Dieci anni fa, la Cina era la tredicesima potenza commerciale del mondo, dietro Taiwan; oggi essa occupa il sesto posto. Benché il suo Prodotto Interno Lordo sia pari attualmente a 1/10 di quello americano, a 1/3 di quello giapponese e a 1/4 di quello mondiale, la Cina già oggi contribuisce per il 17,5% alla crescita mondiale; e, secondo alcuni esperti, in meno di cinquant'anni, supererà gli Stati Uniti d'America se non imploderà prima, in seguito allo scoppio delle sue sempre più gravi contraddizioni interne.

 

 La Cina ha compiuto nel corso di una generazione le trasformazioni che i paesi dell'Occidente europeo hanno compiuto in centocinquant'anni. L'Impero del Centro vive attualmente una rivoluzione industriale paragonabile a quella che l'Europa ha conosciuto alla fine dell'Ottocento, che si traduce in un gigantesco esodo di contadini poveri i quali stanno fornendo ai nuovi capitalisti una manodopera inesauribile, «taillable et corvéable à merci» (come si diceva della plebe rurale francese prima del 1789).
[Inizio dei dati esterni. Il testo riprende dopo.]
==> ./run.sh <==
#!/bin/bash
# OpenROAD 26Q1-2900-gdf79404cd8, Yosys 0.63+post, stock flow scripts
make -C /OpenROAD-flow-scripts/flow DESIGN_CONFIG=/design/flow/config.mk WORK_HOME=/design/flow/orfs finish
==> ./config.mk <==
export PLATFORM = sky130hd
export DESIGN_NAME = mult_sa
export DESIGN_NICKNAME = mult_sa
export VERILOG_FILES = /design/flow/design.v
export SDC_FILE = /design/flow/constraint.sdc
export NUM_CORES = 4
export LEC_CHECK = 1
export CORE_UTILIZATION = 50
export SYNTH_HDL_FRONTEND = slang
==> ./constraint.sdc <==
current_design mult_sa

set clk_period 4.7
set clk_io_pct 0.2

create_clock -name clk0 -period $clk_period [get_ports {clk_i}]

set non_clock_inputs [all_inputs -no_clocks]
set_input_delay [expr $clk_period * $clk_io_pct] -clock clk0 $non_clock_inputs
set_output_delay [expr $clk_period * $clk_io_pct] -clock clk0 [all_outputs]
==> ./design.v <==
package math_pkg;
  typedef enum integer {
      MBE_I   = 0,
      MBE_II  = 1,
      MBE_III = 2,
      MBE_IV  = 3
  } mbe_e;
  typedef enum logic [2 : 0] {
    SLL = 3'b000,
    SRL = 3'b100,
    SRA = 3'b101,
    SLB = 3'b011,
    SRB = 3'b111
  } shift_mode_e;
  typedef enum logic [3 : 0] {
    DIRECT_UP         = 4'b0000,
    DIRECT_DOWN       = 4'b0001,
    DIRECT_TO_ZERO    = 4'b0010,
    DIRECT_AWAY_ZERO  = 4'b0011,
    NEAREST_UP        = 4'b1000,
    NEAREST_DOWN      = 4'b1001,
    NEAREST_TO_ZERO   = 4'b1010,
    NEAREST_AWAY_ZERO = 4'b1011,
    NEAREST_EVEN      = 4'b1100,
    NEAREST_ODD       = 4'b1101
  } round_mode_e;
endpackage
module mult_sa
#(
  parameter int unsigned ADw = 8,
  parameter int unsigned BDw = 8,
  parameter int unsigned OptBw = 1,   
  localparam int unsigned CDw = ADw + BDw
) (
  input  logic             clk_i,
  input  logic             rst_ni,
  input  logic [1 : 0]     tc_mode_i,   
  input  logic             en_pi,       
  input  logic [ADw-1 : 0] a_i,         
  input  logic [BDw-1 : 0] b_i,         
  output logic             busy_o,
  output logic             c_valid_o,   
  output logic [CDw-1 : 0] c_o          
);
  localparam int unsigned Max = (ADw >= BDw) ? ADw : BDw;
  localparam int unsigned Min = (ADw >= BDw) ? BDw : ADw;
  localparam int unsigned MDw = (OptBw == 1) ? Max : Min;
  localparam int unsigned NDw = (OptBw == 1) ? Min : Max;
  logic             a_neg;
  logic             b_neg;
  logic             c_neg;
  logic [ADw-1 : 0] a_p;     
  logic [BDw-1 : 0] b_p;     
  logic [MDw-1 : 0] m;       
  logic [NDw-1 : 0] n;       
  logic [NDw-1 : 0] shift_en;
  logic [MDw-1 : 0] adder;
  logic [MDw : 0]   sum;
  logic [CDw : 0]   acc;
  logic [CDw : 0]   product_d;
  logic [CDw : 0]   product_q;
  assign a_neg = tc_mode_i[0] & a_i[ADw-1];
  assign b_neg = tc_mode_i[1] & b_i[BDw-1];
  assign c_neg = a_neg ^ b_neg;
  assign a_p = a_neg ? (~a_i+1'b1) : a_i;
  assign b_p = b_neg ? (~b_i+1'b1) : b_i;
  assign m = (OptBw == 1) ? ((ADw >= BDw) ? a_p : b_p)   
                          : ((ADw >= BDw) ? b_p : a_p);  
  assign n = (OptBw == 1) ? ((ADw >= BDw) ? b_p : a_p)   
                          : ((ADw >= BDw) ? a_p : b_p);  
  always_ff @(posedge clk_i or negedge rst_ni) begin
    if (!rst_ni) shift_en <= '0;
    else shift_en <= {shift_en[NDw-2 : 0], en_pi};
  end
  assign adder = ((en_pi & n[0]) | (~en_pi & product_q[0])) ? m : '0;
  assign sum = en_pi ? {1'b0, adder} : (adder + product_q[NDw +: MDw]);
  assign acc = en_pi ? {sum, n} : {sum, product_q[0 +: NDw]};
  assign product_d = sra(|tc_mode_i, acc);
  always_ff @(posedge clk_i or negedge rst_ni) begin
    if (!rst_ni) begin
      product_q <= '0;
    end else if (en_pi | (|shift_en)) begin
      product_q <= product_d;
    end
  end
  always_ff @(posedge clk_i or negedge rst_ni) begin
    if (!rst_ni) c_valid_o <= '0;
    else c_valid_o <= shift_en[NDw-1];
  end
  always_ff @(posedge clk_i or negedge rst_ni) begin
    if (!rst_ni) c_o <= '0;
    else c_o <= c_neg ? (~product_q[CDw-1 : 0]+1'b1) : product_q[CDw-1 : 0];
  end
  assign busy_o = (|shift_en);
  function automatic [CDw : 0] sra(logic tc_mode, logic [CDw : 0] p);
    logic [CDw : 0] p_shift;
    p_shift = tc_mode ? $signed(p) >>> 1 : p >>> 1;
    return p_shift;
  endfunction
endmodule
L'esodo rurale è di proporzioni bibliche: da qui al 2030, trecento  milioni di cinesi abbandoneranno la terra per trasferirsi nelle città, i cui abitanti fra una trentina d'anni supereranno la cifra di un miliardo di persone.

 

Le affermazioni dei revisionisti cinesi secondo i quali il saggio di sviluppo economico viene mantenuto attraverso la supremazia del settore statale sono false. Il tasso di privatizzazione del settore statale è in continuo aumento, e non riguarda soltanto le imprese pubbliche in difficoltà, ma anche quelle in attivo, che vengono privatizzate mediante l'emissione di azioni e la vendita di queste in Borsa. Naturalmente, i titoli azionari più remunerativi finiscono nelle mani dei dirigenti di impresa e dei capitalisti che si sono arricchiti  rapinando il settore privato.

 

La classe operaia tradizionale continua a lavorare nelle rare imprese statali sopravvissute alle «riforme» tenghiste e post-tenghiste. Ma negli ultimi cinque anni è stata colpita da 30 milioni di licenziamenti, e ha subìto un tale grado di dequalificazione che i figli dei vecchi operai preferiscono non usufruire del diritto di succedere ai loro genitori nei posti di lavoro che quelli  occupavano nelle vecchie fabbriche, e riconvertono la propria posizione sociale gettandosi nel settore del piccolo commercio o dei servizi.

 

Il cosiddetto «miracolo economico cinese» è il frutto del lavoro di più di 140 milioni di nuovi proletari, che lavorano sette giorni su sette, per più di dieci ore al giorno, con mansioni ripetitive e pericolose, subendo abusi ed arbitri senza limiti, senza possibilità di costituire dei sindacati che assicurino loro una reale difesa.

 

Solo il 15% di essi guadagna più di 500 yuan (pari a 50 euro) al mese; per la stragrande maggioranza dei «nuovi proletari» vi sono soltanto salari miserabili, diritti sociali inesistenti o malsicuri. Un esempio tratto dalla produzione di articoli sportivi può dare un'idea del saggio di sfruttamento degli operai cinesi. Un paio di scarpe da tennis prodotte in Cina sono vendute in Occidente a un prezzo che oscilla fra i 50 e i 100 dollari USA; per produrre quel paio di scarpe l'operaio cinese riceve il salario di un dollaro.